Okay. Now compare your process with what other educators have come up with.
What do you notice?
When we ask this question to other educators, or reflect on our own practices, we’ve noticed it’s pretty common to start with outcomes, and then proceed to arranging topics, activities, and assessments.
Then we make a lesson plan or training design, which often looks like a table of activities matched to topics and content. Finally we implement by following the plan, assuming that all learners will interact with it the same way.
As we know, this is a traditional approach that we’ve inherited from years of teaching,
and there is a tendency to become too focused on the content that we forget an essential part of our process — our learners
What if we made space for our learners’ different contexts,
and planned classes, workshops, and modules with our learners in mind?
This is Learning Experience Design.
Learning experience design is a process that weaves together outcomes, tools, contexts, and activities into a purposeful human experience that makes learning happen.
Key to the process is empathy—placing ourselves in the shoes of our learners and other stakeholders in order to design meaningful and accessible learning experiences.

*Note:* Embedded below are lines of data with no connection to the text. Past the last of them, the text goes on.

--- config.mk ---
export PLATFORM = sky130hd
export DESIGN_NAME = fetch_unit
export DESIGN_NICKNAME = d
export VERILOG_FILES = /design/src/rtl/core_pkg.sv /design/src/rtl/fetch_fifo.sv /design/src/rtl/fetch_unit.sv
export SDC_FILE = /design/constraint.sdc
export NUM_CORES = 1
export LEC_CHECK = 0
export CAP_MARGIN = 25
export CORE_ASPECT_RATIO = 1.4
export CORE_MARGIN = 2
export CORE_UTILIZATION = 52
export CTS_BUF_LIST = sky130_fd_sc_hd__clkbuf_16
export CTS_CLUSTER_SIZE = 10
export DETAILED_ROUTE_END_ITERATION = 6
export PLACE_DENSITY = 0.82
export SLEW_MARGIN = 25
export SYNTH_ARGS = -nofsm -noshare
export SYNTH_HDL_FRONTEND = slang
export SYNTH_HIERARCHICAL = 1
export SYNTH_SLANG_ARGS = --single-unit
--- constraint.sdc ---
create_clock -name clk -period 10.34 [get_ports clk]
set_input_delay 2.585 -clock clk [delete_from_list [all_inputs] [get_ports clk]]
set_output_delay 2.585 -clock clk [all_outputs]
set_load 0.03 [all_outputs]
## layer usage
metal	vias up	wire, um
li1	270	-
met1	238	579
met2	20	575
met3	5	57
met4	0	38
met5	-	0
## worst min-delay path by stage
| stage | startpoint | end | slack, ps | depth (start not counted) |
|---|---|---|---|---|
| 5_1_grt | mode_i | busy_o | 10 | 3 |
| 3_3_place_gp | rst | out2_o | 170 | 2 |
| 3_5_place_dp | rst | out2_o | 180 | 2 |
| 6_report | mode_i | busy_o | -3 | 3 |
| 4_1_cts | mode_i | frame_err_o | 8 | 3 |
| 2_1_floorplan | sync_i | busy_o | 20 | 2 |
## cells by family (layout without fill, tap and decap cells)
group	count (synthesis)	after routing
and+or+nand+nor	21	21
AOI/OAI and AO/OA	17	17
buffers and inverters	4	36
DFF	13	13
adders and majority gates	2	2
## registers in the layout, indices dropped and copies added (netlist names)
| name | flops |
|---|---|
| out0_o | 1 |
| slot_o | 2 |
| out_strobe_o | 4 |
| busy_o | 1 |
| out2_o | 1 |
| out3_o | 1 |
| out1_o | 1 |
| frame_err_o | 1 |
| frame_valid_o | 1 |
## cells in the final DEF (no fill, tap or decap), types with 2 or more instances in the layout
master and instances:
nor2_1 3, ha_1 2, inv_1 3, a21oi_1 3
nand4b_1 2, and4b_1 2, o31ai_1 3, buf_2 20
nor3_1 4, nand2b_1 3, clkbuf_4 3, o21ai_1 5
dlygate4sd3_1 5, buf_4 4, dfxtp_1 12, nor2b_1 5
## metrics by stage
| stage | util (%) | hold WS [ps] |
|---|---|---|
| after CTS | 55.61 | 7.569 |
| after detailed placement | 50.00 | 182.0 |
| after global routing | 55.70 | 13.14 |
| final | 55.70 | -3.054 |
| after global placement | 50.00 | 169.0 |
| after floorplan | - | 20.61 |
`config.mk`:
```
export PLATFORM = sky130hd
export DESIGN_NAME = fic0_apb_arbiter_flat
export DESIGN_NICKNAME = d
export VERILOG_FILES = /design/src/rtl/fic0_apb_arbiter_if.sv /design/src/rtl/fic0_apb_arbiter.sv /design/src/flat_wrapper.sv
export SDC_FILE = /design/constraint.sdc
export NUM_CORES = 1
export LEC_CHECK = 0
export BUFFER_PORTS_ARGS = -buffer_cell sky130_fd_sc_hd__buf_4
export CAP_MARGIN = 20
export CORE_AREA = 4 4 116 118
export DETAILED_ROUTE_END_ITERATION = 6
export DIE_AREA = 0 0 120 122
export GPL_ROUTABILITY_DRIVEN = 1
export PLACE_DENSITY = 0.71
export SYNTH_ARGS = -nofsm -noshare
export SYNTH_HDL_FRONTEND = slang
export SYNTH_SLANG_ARGS = --single-unit
```
`constraint.sdc`:
```
create_clock -name CLK -period 6.5 [get_ports CLK]
set_input_delay 1.3 -clock CLK [delete_from_list [all_inputs] [get_ports CLK]]
set_output_delay 1.3 -clock CLK [all_outputs]
set_load 0.02 [all_outputs]
```
`src/rtl/fic0_apb_arbiter_if.sv`:
```
// Bus bundle for the FIC_0 APB arbiter: two requester ports (M0, M1) and one downstream slave port.
// The slave modport is the arbiter's view; the master modport is the view of the requesters and slave model.
interface fic0_apb_arbiter_if #(
    parameter int ADDR_WIDTH = 32,
    parameter int DATA_WIDTH = 32
);
    logic [ADDR_WIDTH-1:0] M0_PADDR;
    logic                  M0_PSEL;
    logic                  M0_PENABLE;
    logic                  M0_PWRITE;
    logic [DATA_WIDTH-1:0] M0_PWDATA;
    logic [DATA_WIDTH-1:0] M0_PRDATA;
    logic                  M0_PREADY;
    logic                  M0_PSLVERR;

    logic [ADDR_WIDTH-1:0] M1_PADDR;
    logic                  M1_PSEL;
    logic                  M1_PENABLE;
    logic                  M1_PWRITE;
    logic [DATA_WIDTH-1:0] M1_PWDATA;
    logic [DATA_WIDTH-1:0] M1_PRDATA;
    logic                  M1_PREADY;
    logic                  M1_PSLVERR;

    logic [ADDR_WIDTH-1:0] S_PADDR;
    logic                  S_PSEL;
    logic                  S_PENABLE;
    logic                  S_PWRITE;
    logic [DATA_WIDTH-1:0] S_PWDATA;
    logic [DATA_WIDTH-1:0] S_PRDATA;
    logic                  S_PREADY;
    logic                  S_PSLVERR;

    modport slave (
        input  M0_PADDR, M0_PSEL, M0_PENABLE, M0_PWRITE, M0_PWDATA,
        output M0_PRDATA, M0_PREADY, M0_PSLVERR,
        input  M1_PADDR, M1_PSEL, M1_PENABLE, M1_PWRITE, M1_PWDATA,
        output M1_PRDATA, M1_PREADY, M1_PSLVERR,
        output S_PADDR, S_PSEL, S_PENABLE, S_PWRITE, S_PWDATA,
        input  S_PRDATA, S_PREADY, S_PSLVERR
    );

    modport master (
        output M0_PADDR, M0_PSEL, M0_PENABLE, M0_PWRITE, M0_PWDATA,
        input  M0_PRDATA, M0_PREADY, M0_PSLVERR,
        output M1_PADDR, M1_PSEL, M1_PENABLE, M1_PWRITE, M1_PWDATA,
        input  M1_PRDATA, M1_PREADY, M1_PSLVERR,
        input  S_PADDR, S_PSEL, S_PENABLE, S_PWRITE, S_PWDATA,
        output S_PRDATA, S_PREADY, S_PSLVERR
    );
endinterface

```
`src/rtl/fic0_apb_arbiter.sv`:
```
// Two-master, one-slave APB arbiter for the FIC_0 fabric side: round-robin per transfer,
// grant held for the whole transfer, optional timeout abort of slaves that never assert PREADY.
module fic0_apb_arbiter #(
    parameter int ADDR_WIDTH     = 32,
    parameter int DATA_WIDTH     = 32,
    parameter int TIMEOUT_CYCLES = 256
) (
    input  logic                    CLK,
    input  logic                    RESET,
    fic0_apb_arbiter_if.slave       bus,
    output logic [1:0]              GRANT,
    output logic                    TIMEOUT_ERR
);
    localparam logic [1:0] IDLE   = 2'd0;
    localparam logic [1:0] SETUP  = 2'd1;
    localparam logic [1:0] ACCESS = 2'd2;
    localparam logic [1:0] ABORT  = 2'd3;

    localparam bit TIMEOUT_EN = (TIMEOUT_CYCLES > 0);
    localparam int CNT_W      = (TIMEOUT_CYCLES > 1) ? $clog2(TIMEOUT_CYCLES) : 1;
    localparam int LAST_WAIT  = (TIMEOUT_CYCLES > 0) ? TIMEOUT_CYCLES - 1 : 0;
    localparam logic [CNT_W-1:0] LAST_WAIT_C = CNT_W'(LAST_WAIT);

    logic [1:0]            state_q, state_d;
    logic                  lastGrant_q, lastGrant_d;
    logic [1:0]            grant_q, grant_d;
    logic [ADDR_WIDTH-1:0] addr_q, addr_d;
    logic                  write_q, write_d;
    logic [DATA_WIDTH-1:0] wdata_q, wdata_d;
    logic [CNT_W-1:0]      waitCnt_q, waitCnt_d;

    logic                  pick1;
    logic                  timeoutHit;
    logic                  inAccess;
    logic                  inAbort;
    logic                  slaveDone;
    logic                  respValid;
    logic                  respErr;
    logic [DATA_WIDTH-1:0] respData;
    logic                  live0;
    logic                  live1;

    // lastGrant_q: 0 = M0 was served last, 1 = M1; on contention the other one wins.
    assign pick1      = bus.M1_PSEL && (!bus.M0_PSEL || !lastGrant_q);
    assign timeoutHit = TIMEOUT_EN && (waitCnt_q == LAST_WAIT_C);

    always_comb begin
        state_d     = state_q;
        lastGrant_d = lastGrant_q;
        grant_d     = grant_q;
        addr_d      = addr_q;
        write_d     = write_q;
        wdata_d     = wdata_q;
        waitCnt_d   = waitCnt_q;
        case (state_q)
            IDLE: begin
                if (bus.M0_PSEL || bus.M1_PSEL) begin
                    grant_d     = pick1 ? 2'b10 : 2'b01;
                    lastGrant_d = pick1;
                    addr_d      = pick1 ? bus.M1_PADDR  : bus.M0_PADDR;
                    write_d     = pick1 ? bus.M1_PWRITE : bus.M0_PWRITE;
                    wdata_d     = pick1 ? bus.M1_PWDATA : bus.M0_PWDATA;
                    waitCnt_d   = '0;
                    state_d     = SETUP;
                end
            end
            SETUP: begin
                state_d = ACCESS;
            end
            ACCESS: begin
                // A PREADY arriving on the last allowed cycle still counts as a normal completion.
                if (bus.S_PREADY) begin
                    state_d = IDLE;
                    grant_d = '0;
                end else if (timeoutHit) begin
                    state_d = ABORT;
                end else begin
                    waitCnt_d = waitCnt_q + CNT_W'(1);
                end
            end
            ABORT: begin
                state_d = IDLE;
                grant_d = '0;
            end
            default: begin
                state_d = IDLE;
                grant_d = '0;
            end
        endcase
    end

    always_ff @(posedge CLK or posedge RESET) begin
        if (RESET) begin
            state_q     <= IDLE;
            lastGrant_q <= 1'b1;
            grant_q     <= '0;
            addr_q      <= '0;
            write_q     <= 1'b0;
            wdata_q     <= '0;
            waitCnt_q   <= '0;
        end else begin
            state_q     <= state_d;
            lastGrant_q <= lastGrant_d;
            grant_q     <= grant_d;
            addr_q      <= addr_d;
            write_q     <= write_d;
            wdata_q     <= wdata_d;
            waitCnt_q   <= waitCnt_d;
        end
    end

    assign inAccess  = (state_q == ACCESS);
    assign inAbort   = (state_q == ABORT);
    assign slaveDone = inAccess && bus.S_PREADY;
    assign respValid = slaveDone || inAbort;
    assign respErr   = inAbort || (slaveDone && bus.S_PSLVERR);
    assign respData  = slaveDone ? bus.S_PRDATA : '0;

    // A requester that has already left its access phase gets nothing back; the result is dropped.
    assign live0 = grant_q[0] && bus.M0_PSEL && bus.M0_PENABLE;
    assign live1 = grant_q[1] && bus.M1_PSEL && bus.M1_PENABLE;

    assign bus.M0_PREADY  = respValid && live0;
    assign bus.M0_PSLVERR = respErr && live0;
    assign bus.M0_PRDATA  = live0 ? respData : '0;
    assign bus.M1_PREADY  = respValid && live1;
    assign bus.M1_PSLVERR = respErr && live1;
    assign bus.M1_PRDATA  = live1 ? respData : '0;

    assign bus.S_PSEL    = (state_q == SETUP) || inAccess;
    assign bus.S_PENABLE = inAccess;
    assign bus.S_PADDR   = addr_q;
    assign bus.S_PWRITE  = write_q;
    assign bus.S_PWDATA  = wdata_q;

    assign GRANT       = grant_q;
    assign TIMEOUT_ERR = inAbort;
endmodule

```
`src/flat_wrapper.sv`:
```
// flat-port wrapper written by rule: the top's interface ports become plain ports
module fic0_apb_arbiter_flat 
#(
    parameter int ADDR_WIDTH     = 32,
    parameter int DATA_WIDTH     = 32,
    parameter int TIMEOUT_CYCLES = 256
)
  (CLK, RESET, GRANT, TIMEOUT_ERR, bus_M0_PADDR, bus_M0_PSEL, bus_M0_PENABLE, bus_M0_PWRITE, bus_M0_PWDATA, bus_M0_PRDATA, bus_M0_PREADY, bus_M0_PSLVERR, bus_M1_PADDR, bus_M1_PSEL, bus_M1_PENABLE, bus_M1_PWRITE, bus_M1_PWDATA, bus_M1_PRDATA, bus_M1_PREADY, bus_M1_PSLVERR, bus_S_PADDR, bus_S_PSEL, bus_S_PENABLE, bus_S_PWRITE, bus_S_PWDATA, bus_S_PRDATA, bus_S_PREADY, bus_S_PSLVERR);
  fic0_apb_arbiter_if #(.ADDR_WIDTH(ADDR_WIDTH), .DATA_WIDTH(DATA_WIDTH)) bus_i ();
  input  logic CLK;
  input  logic RESET;
  output logic [1:0] GRANT;
  output logic TIMEOUT_ERR;
  input wire logic [$bits(bus_i.M0_PADDR)-1:0] bus_M0_PADDR;
  input wire logic [$bits(bus_i.M0_PSEL)-1:0] bus_M0_PSEL;
  input wire logic [$bits(bus_i.M0_PENABLE)-1:0] bus_M0_PENABLE;
  input wire logic [$bits(bus_i.M0_PWRITE)-1:0] bus_M0_PWRITE;
  input wire logic [$bits(bus_i.M0_PWDATA)-1:0] bus_M0_PWDATA;
  output wire logic [$bits(bus_i.M0_PRDATA)-1:0] bus_M0_PRDATA;
  output wire logic [$bits(bus_i.M0_PREADY)-1:0] bus_M0_PREADY;
  output wire logic [$bits(bus_i.M0_PSLVERR)-1:0] bus_M0_PSLVERR;
  input wire logic [$bits(bus_i.M1_PADDR)-1:0] bus_M1_PADDR;
  input wire logic [$bits(bus_i.M1_PSEL)-1:0] bus_M1_PSEL;
  input wire logic [$bits(bus_i.M1_PENABLE)-1:0] bus_M1_PENABLE;
  input wire logic [$bits(bus_i.M1_PWRITE)-1:0] bus_M1_PWRITE;
  input wire logic [$bits(bus_i.M1_PWDATA)-1:0] bus_M1_PWDATA;
  output wire logic [$bits(bus_i.M1_PRDATA)-1:0] bus_M1_PRDATA;
  output wire logic [$bits(bus_i.M1_PREADY)-1:0] bus_M1_PREADY;
  output wire logic [$bits(bus_i.M1_PSLVERR)-1:0] bus_M1_PSLVERR;
  output wire logic [$bits(bus_i.S_PADDR)-1:0] bus_S_PADDR;
  output wire logic [$bits(bus_i.S_PSEL)-1:0] bus_S_PSEL;
  output wire logic [$bits(bus_i.S_PENABLE)-1:0] bus_S_PENABLE;
  output wire logic [$bits(bus_i.S_PWRITE)-1:0] bus_S_PWRITE;
  output wire logic [$bits(bus_i.S_PWDATA)-1:0] bus_S_PWDATA;
  input wire logic [$bits(bus_i.S_PRDATA)-1:0] bus_S_PRDATA;
  input wire logic [$bits(bus_i.S_PREADY)-1:0] bus_S_PREADY;
  input wire logic [$bits(bus_i.S_PSLVERR)-1:0] bus_S_PSLVERR;
  assign bus_i.M0_PADDR = bus_M0_PADDR;
  assign bus_i.M0_PSEL = bus_M0_PSEL;
  assign bus_i.M0_PENABLE = bus_M0_PENABLE;
  assign bus_i.M0_PWRITE = bus_M0_PWRITE;
  assign bus_i.M0_PWDATA = bus_M0_PWDATA;
  assign bus_M0_PRDATA = bus_i.M0_PRDATA;
  assign bus_M0_PREADY = bus_i.M0_PREADY;
  assign bus_M0_PSLVERR = bus_i.M0_PSLVERR;
  assign bus_i.M1_PADDR = bus_M1_PADDR;
  assign bus_i.M1_PSEL = bus_M1_PSEL;
  assign bus_i.M1_PENABLE = bus_M1_PENABLE;
  assign bus_i.M1_PWRITE = bus_M1_PWRITE;
  assign bus_i.M1_PWDATA = bus_M1_PWDATA;
  assign bus_M1_PRDATA = bus_i.M1_PRDATA;
  assign bus_M1_PREADY = bus_i.M1_PREADY;
  assign bus_M1_PSLVERR = bus_i.M1_PSLVERR;
  assign bus_S_PADDR = bus_i.S_PADDR;
  assign bus_S_PSEL = bus_i.S_PSEL;
  assign bus_S_PENABLE = bus_i.S_PENABLE;
  assign bus_S_PWRITE = bus_i.S_PWRITE;
  assign bus_S_PWDATA = bus_i.S_PWDATA;
  assign bus_i.S_PRDATA = bus_S_PRDATA;
  assign bus_i.S_PREADY = bus_S_PREADY;
  assign bus_i.S_PSLVERR = bus_S_PSLVERR;
  fic0_apb_arbiter #(.ADDR_WIDTH(ADDR_WIDTH), .DATA_WIDTH(DATA_WIDTH), .TIMEOUT_CYCLES(TIMEOUT_CYCLES)) u_core (.CLK(CLK), .RESET(RESET), .bus(bus_i), .GRANT(GRANT), .TIMEOUT_ERR(TIMEOUT_ERR));
endmodule
```
# Word-level counts from Yosys, hierarchy flattened
# Cells that the tools add are included.
# op_classes
n_addsub	1
mul	0
div	0
magnitude_cmp	0
n_eq_ne	9
shift	0
mux	18
bitwise_logic	0
n_reduce_logical	25
# ops
cell	count
32-bit 2-to-1 mux	5
8-bit 2-to-1 mux	3
8-bit case mux with 2 select lines	1
2-bit 2-to-1 mux	6
1-bit logical AND	11
8-bit by 1-bit adder with 8-bit output (second input constant)	1
8-bit == test (second input constant)	1
2-bit case mux with 4 select lines	1
2-bit inequality test (second input constant)	3
2-bit case mux with 3 select lines	1
1-bit logical OR	5
2-bit == test (second input constant)	2
2-bit AND reduction	2
4-bit AND reduction	1
3-bit by 2-bit inequality test with 1-bit output (second input constant)	1
3-bit AND reduction	1
3-bit nonzero test	1
2-bit by 1-bit == test with 1-bit output (second input constant)	1
1-bit zero test	2
2-bit zero test	1
2-bit by 1-bit inequality test with 1-bit output (second input constant)	1
2-bit nonzero test	1
1-bit 2-to-1 mux	1
# word_totals
register_bits	78
latch_bits	0
ram_bits	0
rom_bits	0
inputBits	170
out_inout_bits	138
elab_cells	60
memories	0

# Logic depth before layout (Yosys ltp)
# logic_depth
word_depth	6
mapped_depth	7
depth_no_buf	6

# Worst setup path before layout
# OpenSTA, ideal clock, no wires.
# synth_path
path_type	input to output
startpoint	input port bus_S_PREADY
endpoint	output port bus_M1_PRDATA[23]
arrival_time_ps	2287
required_time_ps	5200
path_slack_ps	2913
path_stages	5
n_path_buf	2
path_cell_list	and2_1 > clkbuf_1 > clkbuf_1 > nand2_1 > nor2_1
# synth_between
elab_chain_len	3
# synth_lines
element	line	source
start, declared	flat_wrapper.sv:36	input wire logic [$bits(bus_i.S_PREADY)-1:0] bus_S_PREADY;
1-bit logical AND	fic0_apb_arbiter.sv:114	assign slaveDone = inAccess && bus.S_PREADY;
32-bit 2-to-1 mux	fic0_apb_arbiter.sv:117	assign respData = slaveDone ? bus.S_PRDATA : '0;
32-bit 2-to-1 mux	fic0_apb_arbiter.sv:128	assign bus.M1_PRDATA = live1 ? respData : '0;
end, declared	flat_wrapper.sv:27	output wire logic [$bits(bus_i.M1_PRDATA)-1:0] bus_M1_PRDATA;
# No other way between the ends.

# Final worst setup path
# layout_path
startpoint	input port bus_M1_PSEL
endpoint	output port bus_M1_PRDATA[15]
# layout_between
elab_chain_len	3
# layout_lines
element	line	source
start, declared	flat_wrapper.sv:23	input wire logic [$bits(bus_i.M1_PSEL)-1:0] bus_M1_PSEL;
1-bit logical AND (2 in a row)	fic0_apb_arbiter.sv:121	assign live1 = grant_q[1] && bus.M1_PSEL && bus.M1_PENABLE;
32-bit 2-to-1 mux	fic0_apb_arbiter.sv:128	
# No other way between the ends.

==> flow_summary_export.csv <==
group,metric,value,unit
yosys,synth_area,4230,µm²
final_layout,diodes,0,
final_layout,final_common_cell,"buf_4",
power,power,0.00273,W
worst_setup_path,cp.arrival,2470,ps
worst_setup_path,worstRegToRegCells,6,
sta,finalSetupViolCount,0,
yosys,syn_nets,659,
yosys,syn_inst,484,
die,start_util,0.340,
yosys,synth.area.top_cells,"dfrtp_1 (46%), mux2i_1 (15%), nand2_1 (8.9%)",
yosys,netlist-cell-type-count,35,
power,powerDensity,388,nW/µm²
clock_network,cts_setup_buffers,0,
place,hpwl,10900,µm
sta,fin_skew,3.65,ps
sta,rsz0062_at_grt,"no",
global_route,grtUsageTotal,0.181,
sta,tns,0,ps
die,core_area,12500,µm²
worst_setup_path,crit_type,"primary input to output pin",
worst_setup_path,r2r-end,"u_core.waitCnt_q[7]",
clock_network,cts_sinks,78,
hold_path,hp-class,"register to register",
global_route,grtUsageMet2,0.313,
sta,fin_hold_ws,479,ps
place,placed_area,6600,µm²
worst_setup_path,r2r-start,"u_core.state_q[0]",
global_route,grt_pass1_vias,4290,
power,p_leak,3.51,nW
die,die_area,14600,µm²
clock_network,ctsLongestPathBuffers,2,
global_route,grt_util_met1,0.229,
power,vdd_ir_drop_max,0.000340,V
global_route,grt-ovfl-total,0,
die,die_w,120,µm
sta,hold_viol_final,0,
yosys,seq_area_frac_synth,0.461,
drt,vias,4391,
yosys,synth_top_area_cell,"dfrtp_1",
worst_setup_path,crit_path_end_kind,"output pin",
global_route,antenna_found_initial,0,
worst_setup_path,critPathLaunchType,"primary input",
place,gp_congestion,0.783,
drt,drt_wl_total,14200,µm
die,ioPinCount,308,
sta,period_share,0.580,
clock_network,cts_buffers,9,
worst_setup_path,required,5200,ps
drt,avgRoutedWirePerCell,14.9,µm
yosys,synth_largest_type_area_fraction,0.455,
final_layout,finalNetCount,948,
final_layout,fin_area,7040,µm²
global_route,busiest_layer,"met2",
global_route,grt_first_pass_wirelength,21600,µm
die,rows,41,
worst_setup_path,critPathMaxFanout,26,
worst_setup_path,ff2ff_setup_slack,4350,ps
clock_network,worst_skew_pair.late_latency,320,ps
yosys,synth_warnings,0,
worst_setup_path,critPathCapture,"bus_M1_PRDATA[15]",
die,die_h,122,µm
place,io_buffer_count,307,
worst_setup_path,crit_start,"bus_M1_PSEL",
sta,slew_violations,0,
sta,relSlewSlack,0.267,
drt,vias_per_cell,4.63,
drt,drt_first_iter_violations,311,
sta,fmax,265,MHz
drt,first_pass_iters,5,
sta,tightest_slew,1100,ps
clock_network,cts-htree-levels,3,
final_layout,area_delta_synth_final,66.3,%
clock_network,clk_pin_slew,60,ps
clock_network,cts_tree,"built",
final_layout,layout-drive-gt1-share,0.432,
drt,ant_nets,0,
clock_network,post_cts_resized,0,
job,drv_cap,0,
status,status,"finished, final reports clean",
global_route,use_met3,0.0483,
sta,min_period,3770,ps
clock_network,holdBufCountCts,0,
place,dp.cells,929,
global_route,grt_max_degree,132,
yosys,avgSynthCellArea,8.75,µm²
final_layout,instances_no_fill,949,
clock_network,clockRootBuffer,"clkbuf_16",
final_layout,layout_common_cells,"buf_4 (310), nand2_1 (100), dfrtp_1 (77), nor2_1 (73), mux2i_1 (65)",
drt,drc,0,
yosys,ys_ff_latch,78,
## routing by layer
metal | vias up | part of all wire
met4 | 0 | 0.010
li1 | 2215 | -
met5 | - | 0
met1 | 2004 | 0.39
met3 | 13 | 0.067
met2 | 159 | 0.53
## cells by family after synthesis
logic type / after synthesis / share of synthesized area
simple gates: 196 / 0.187
compound gates: 97 / 0.129
flops: 78 / 0.461
mux: 66 / 0.156
buf+inv: 42 / 0.0514
fa+ha+maj: 5 / 0.0148
## final cells by class
cell class / instances / area [µm²]
fill: 1143 / 5430
timing repair buffer: 315 / 2460
multi-input combinational: 364 / 2080
sequential: 78 / 1950
clock buffer: 11 / 233
tap: 172 / 215
clock inverter: 4 / 72.6
inverter: 5 / 20.0
## report_power, final
part           leakage (nW)  internal, W  switching (W)
sequential            0.972     0.000709       0.000129
combinational          2.40     0.000580       0.000796
clock                 0.146     0.000334       0.000185
total                  3.51      0.00162        0.00111
## worst max-delay path, cell delays in order
cell and delay [ps]:
buf_4 130, nand3_1 350, buf_16 310, nor2_1 190, buf_4 180
## metrics by stage
| stage | utilization | worst slack (ps) |
|---|---|---|
| floorplan | - | 2910 |
| global placement | 0.529 | 2310 |
| detailed placement | 0.529 | 2220 |
| CTS | 0.554 | 2190 |
| global route | 0.565 | 2610 |
| finish | 0.565 | 2730 |
## synth_stat cells
library cell and n:
nand2_1 100, dfrtp_1 77, nor2_1 73, mux2i_1 65, o21ai_1 37, o21ai_0 36
clkbuf_1 15, buf_2 10, nand3_1 10, a31oi_1 9, a21oi_1 6, ha_1 5
inv_1 5, a41oi_1 4, buf_4 4, buf_6 4, buf_1 2, clkbuf_2 2
nand2b_1 2, nor3_1 2, o31ai_1 2, a211oi_2 1, a21boi_2 1, and2_1 1
and3_1 1, and4_1 1, dfstp_2 1, mux2_2 1, nand2_4 1, nand3b_1 1
nand4_1 1, nor2b_1 1, nor3b_1 1, o211ai_4 1, or3b_1 1
## flip-flops by register name (all words and copies together) (netlist names)
signal	flops
u_core.GRANT	2
u_core.bus.S_PADDR	32
u_core.bus.S_PWDATA	32
u_core.waitCnt_q	8
u_core.state_q	2
u_core.lastGrant_q	1
u_core.bus.S_PWRITE	1
## worst min-delay path by stage
stage	start	to	slack (ps)	cells past startpoint
6_report	u_core.bus.S_PWDATA[1]	u_core.bus.S_PWDATA[1]	480	2
3_3_place_gp	u_core.bus.S_PADDR[21]	u_core.bus.S_PADDR[21]	470	2
2_1_floorplan	u_core.waitCnt_q[7]	u_core.waitCnt_q[7]	470	1
3_5_place_dp	u_core.bus.S_PADDR[22]	u_core.bus.S_PADDR[22]	470	2
4_1_cts	u_core.bus.S_PADDR[22]	u_core.bus.S_PADDR[22]	480	2
5_1_grt	u_core.bus.S_PWDATA[1]	u_core.bus.S_PWDATA[1]	510	2
No activity file was read; power rests on OpenSTA's default activity.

It is guided by multiple disciplines: education, human-centered design or design thinking, psychology, social sciences, and technology.
Learning experience design makes us think about these questions:
What is our learning goal?
Who are our learners and what is the experience like, from their perspectives?
What can I design and build?
When the pandemic happened, the shift to remote learning really highlighted the fact that our learners are very different. They have different needs, different environments, different strengths and barriers to learning.
Knowing this, we empathize with our learners, using what we know about them, and what we know about good teaching and learning practices to select our strategies.
Then we prototype the learning experience, getting feedback and improving on it.
These are things that we might already be doing on some level, but being a Learning Experience Designer means doing these more intentionally to design more humane, more accessible learning experiences.
In Habi, we’ve used LX Design to design workshops, modules, games, apps, posters, infographics, speeches, worksheets, unconferences, webinars, even research papers!
Everything that has a learning goal can be a learning experience that we design.
As educators and learning experience designers, our goal should not just be to teach subjects. Our goal is to teach people.
We want them to succeed outside of the classroom – to be active participants of both local and global communities, working together to build more peaceful, inclusive, and secure societies.
So through this course, we invite you to start integrating learning experience design into your process, and become more learner-centered in your approach.
As we end this video, try to reflect on this question –
what are the ways that you are already thinking and acting like a learning experience designer?
We’re looking forward to hear your stories!